Saved entries:
------------------------------------
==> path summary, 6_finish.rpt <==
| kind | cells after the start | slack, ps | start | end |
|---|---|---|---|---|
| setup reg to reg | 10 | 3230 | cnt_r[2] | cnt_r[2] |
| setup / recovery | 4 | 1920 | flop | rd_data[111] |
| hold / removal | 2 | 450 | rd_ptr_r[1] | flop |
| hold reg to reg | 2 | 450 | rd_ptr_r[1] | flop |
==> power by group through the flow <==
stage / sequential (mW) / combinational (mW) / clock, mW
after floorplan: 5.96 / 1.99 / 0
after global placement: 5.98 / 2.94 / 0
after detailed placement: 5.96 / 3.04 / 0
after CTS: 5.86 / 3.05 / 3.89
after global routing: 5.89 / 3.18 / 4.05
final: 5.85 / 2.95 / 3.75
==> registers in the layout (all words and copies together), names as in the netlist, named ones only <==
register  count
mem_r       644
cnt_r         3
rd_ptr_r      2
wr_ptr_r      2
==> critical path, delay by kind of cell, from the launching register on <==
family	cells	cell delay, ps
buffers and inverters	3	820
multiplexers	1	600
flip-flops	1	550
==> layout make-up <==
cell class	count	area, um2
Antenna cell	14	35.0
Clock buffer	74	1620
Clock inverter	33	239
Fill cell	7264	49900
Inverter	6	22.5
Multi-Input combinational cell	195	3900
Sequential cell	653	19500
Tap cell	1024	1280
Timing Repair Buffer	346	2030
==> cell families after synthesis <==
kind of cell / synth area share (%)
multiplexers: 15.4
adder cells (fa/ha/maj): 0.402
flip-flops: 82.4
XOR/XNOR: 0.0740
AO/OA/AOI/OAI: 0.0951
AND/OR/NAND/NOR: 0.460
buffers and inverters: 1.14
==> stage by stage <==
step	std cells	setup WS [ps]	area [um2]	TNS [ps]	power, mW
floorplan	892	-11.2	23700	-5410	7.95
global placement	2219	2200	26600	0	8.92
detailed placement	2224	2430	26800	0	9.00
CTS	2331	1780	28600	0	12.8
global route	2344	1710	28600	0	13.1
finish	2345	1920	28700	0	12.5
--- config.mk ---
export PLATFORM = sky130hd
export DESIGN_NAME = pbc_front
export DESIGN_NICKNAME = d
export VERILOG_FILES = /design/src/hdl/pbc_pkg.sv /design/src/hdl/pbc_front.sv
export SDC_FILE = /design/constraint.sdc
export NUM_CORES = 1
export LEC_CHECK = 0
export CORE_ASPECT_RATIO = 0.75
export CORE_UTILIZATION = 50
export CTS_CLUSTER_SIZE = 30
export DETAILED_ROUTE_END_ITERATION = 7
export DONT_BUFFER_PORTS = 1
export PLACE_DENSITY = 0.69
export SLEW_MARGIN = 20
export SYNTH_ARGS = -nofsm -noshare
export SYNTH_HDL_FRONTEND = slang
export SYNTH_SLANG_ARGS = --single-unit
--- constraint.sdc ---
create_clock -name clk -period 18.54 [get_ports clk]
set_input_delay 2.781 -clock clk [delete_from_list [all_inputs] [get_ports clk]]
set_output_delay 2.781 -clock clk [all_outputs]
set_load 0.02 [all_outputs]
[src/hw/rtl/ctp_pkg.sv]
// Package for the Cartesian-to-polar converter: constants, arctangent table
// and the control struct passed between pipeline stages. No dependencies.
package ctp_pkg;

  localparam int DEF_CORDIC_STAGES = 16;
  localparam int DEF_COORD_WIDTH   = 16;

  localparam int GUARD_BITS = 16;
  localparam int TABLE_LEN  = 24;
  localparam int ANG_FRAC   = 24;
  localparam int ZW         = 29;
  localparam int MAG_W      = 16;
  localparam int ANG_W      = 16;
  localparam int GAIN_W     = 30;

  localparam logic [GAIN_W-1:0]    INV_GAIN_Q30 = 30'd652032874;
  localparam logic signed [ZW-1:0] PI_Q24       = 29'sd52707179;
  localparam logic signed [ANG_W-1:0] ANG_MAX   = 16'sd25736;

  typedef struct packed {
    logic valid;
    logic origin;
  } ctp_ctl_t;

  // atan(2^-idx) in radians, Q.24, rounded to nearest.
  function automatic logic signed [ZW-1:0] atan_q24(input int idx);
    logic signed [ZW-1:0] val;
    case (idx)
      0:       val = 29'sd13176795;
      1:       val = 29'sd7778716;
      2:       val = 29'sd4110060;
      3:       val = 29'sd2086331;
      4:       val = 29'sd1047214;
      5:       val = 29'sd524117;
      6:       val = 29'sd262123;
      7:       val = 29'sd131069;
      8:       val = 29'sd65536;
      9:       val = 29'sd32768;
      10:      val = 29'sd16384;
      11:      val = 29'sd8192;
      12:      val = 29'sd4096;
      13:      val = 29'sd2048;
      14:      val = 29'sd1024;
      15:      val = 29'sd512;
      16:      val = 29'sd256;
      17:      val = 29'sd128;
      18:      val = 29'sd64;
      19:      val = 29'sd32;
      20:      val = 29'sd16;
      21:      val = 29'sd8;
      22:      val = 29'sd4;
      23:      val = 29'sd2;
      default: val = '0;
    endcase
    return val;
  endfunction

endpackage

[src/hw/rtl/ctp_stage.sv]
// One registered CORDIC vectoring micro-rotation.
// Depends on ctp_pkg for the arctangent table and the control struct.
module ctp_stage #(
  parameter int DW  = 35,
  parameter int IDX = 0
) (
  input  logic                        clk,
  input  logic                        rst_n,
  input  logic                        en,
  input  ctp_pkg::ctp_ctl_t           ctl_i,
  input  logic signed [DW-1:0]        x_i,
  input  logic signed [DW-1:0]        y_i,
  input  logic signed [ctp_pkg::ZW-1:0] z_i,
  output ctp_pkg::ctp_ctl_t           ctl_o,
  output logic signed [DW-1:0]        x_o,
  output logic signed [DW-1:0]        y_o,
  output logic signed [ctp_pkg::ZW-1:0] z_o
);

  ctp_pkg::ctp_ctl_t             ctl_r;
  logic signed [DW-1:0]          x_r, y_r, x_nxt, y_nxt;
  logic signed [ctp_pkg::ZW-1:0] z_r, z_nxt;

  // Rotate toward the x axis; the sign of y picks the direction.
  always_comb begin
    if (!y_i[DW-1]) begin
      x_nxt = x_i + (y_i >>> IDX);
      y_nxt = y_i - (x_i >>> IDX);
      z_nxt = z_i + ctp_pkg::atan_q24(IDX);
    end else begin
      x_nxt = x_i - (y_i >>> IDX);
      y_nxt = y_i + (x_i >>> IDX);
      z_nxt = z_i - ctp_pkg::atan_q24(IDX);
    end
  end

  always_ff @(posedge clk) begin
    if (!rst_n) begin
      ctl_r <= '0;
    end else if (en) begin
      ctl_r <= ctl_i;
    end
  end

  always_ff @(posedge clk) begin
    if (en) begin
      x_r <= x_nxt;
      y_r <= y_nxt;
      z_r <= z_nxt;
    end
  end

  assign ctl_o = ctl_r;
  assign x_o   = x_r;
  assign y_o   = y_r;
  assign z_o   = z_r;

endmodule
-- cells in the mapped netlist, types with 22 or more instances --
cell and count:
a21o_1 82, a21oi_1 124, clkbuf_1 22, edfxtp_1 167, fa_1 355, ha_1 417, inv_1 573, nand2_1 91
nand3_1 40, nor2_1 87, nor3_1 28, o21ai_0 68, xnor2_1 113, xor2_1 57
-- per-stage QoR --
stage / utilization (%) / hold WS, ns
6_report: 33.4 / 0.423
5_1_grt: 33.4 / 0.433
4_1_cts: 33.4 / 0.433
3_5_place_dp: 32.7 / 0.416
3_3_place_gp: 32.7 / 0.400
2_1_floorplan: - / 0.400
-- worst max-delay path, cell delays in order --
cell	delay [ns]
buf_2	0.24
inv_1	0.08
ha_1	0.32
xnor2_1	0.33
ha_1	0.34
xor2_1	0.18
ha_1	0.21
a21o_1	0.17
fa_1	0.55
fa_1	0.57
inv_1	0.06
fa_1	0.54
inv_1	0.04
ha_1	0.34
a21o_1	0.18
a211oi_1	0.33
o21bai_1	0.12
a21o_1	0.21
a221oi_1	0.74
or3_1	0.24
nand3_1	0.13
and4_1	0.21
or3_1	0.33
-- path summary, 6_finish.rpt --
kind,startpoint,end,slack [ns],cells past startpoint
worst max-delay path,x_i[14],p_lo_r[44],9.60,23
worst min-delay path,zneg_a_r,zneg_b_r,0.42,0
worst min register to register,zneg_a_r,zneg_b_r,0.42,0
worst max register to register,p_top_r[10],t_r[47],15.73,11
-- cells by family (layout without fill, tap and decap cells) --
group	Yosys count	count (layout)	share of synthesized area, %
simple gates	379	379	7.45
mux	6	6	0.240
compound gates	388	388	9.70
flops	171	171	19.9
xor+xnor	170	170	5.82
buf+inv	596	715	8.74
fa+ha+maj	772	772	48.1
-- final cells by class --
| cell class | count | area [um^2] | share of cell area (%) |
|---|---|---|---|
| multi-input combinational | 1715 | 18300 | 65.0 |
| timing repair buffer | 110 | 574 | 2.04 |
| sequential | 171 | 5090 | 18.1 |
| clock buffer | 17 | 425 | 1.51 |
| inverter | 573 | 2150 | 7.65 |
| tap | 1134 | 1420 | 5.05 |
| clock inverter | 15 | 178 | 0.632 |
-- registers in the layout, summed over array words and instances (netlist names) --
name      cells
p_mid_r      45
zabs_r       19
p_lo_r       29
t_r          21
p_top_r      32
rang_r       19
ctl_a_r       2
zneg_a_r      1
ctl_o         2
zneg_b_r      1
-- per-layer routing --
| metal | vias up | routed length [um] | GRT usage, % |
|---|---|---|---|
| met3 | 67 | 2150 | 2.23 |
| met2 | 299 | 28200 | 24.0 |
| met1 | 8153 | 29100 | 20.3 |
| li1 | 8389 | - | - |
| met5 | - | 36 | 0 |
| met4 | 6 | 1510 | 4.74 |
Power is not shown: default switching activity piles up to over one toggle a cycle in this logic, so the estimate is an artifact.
------------------------------------
__Goal of the exercise__. Using the data above, print exactly the lines from the line that contains "18300 | 65.0 |" through the line that contains "178 | 0.632 |", with both included.

__Result of this exercise__.
| multi-input combinational | 1715 | 18300 | 65.0 |
| timing repair buffer | 110 | 574 | 2.04 |
| sequential | 171 | 5090 | 18.1 |
| clock buffer | 17 | 425 | 1.51 |
| inverter | 573 | 2150 | 7.65 |
| tap | 1134 | 1420 | 5.05 |
| clock inverter | 15 | 178 | 0.632 |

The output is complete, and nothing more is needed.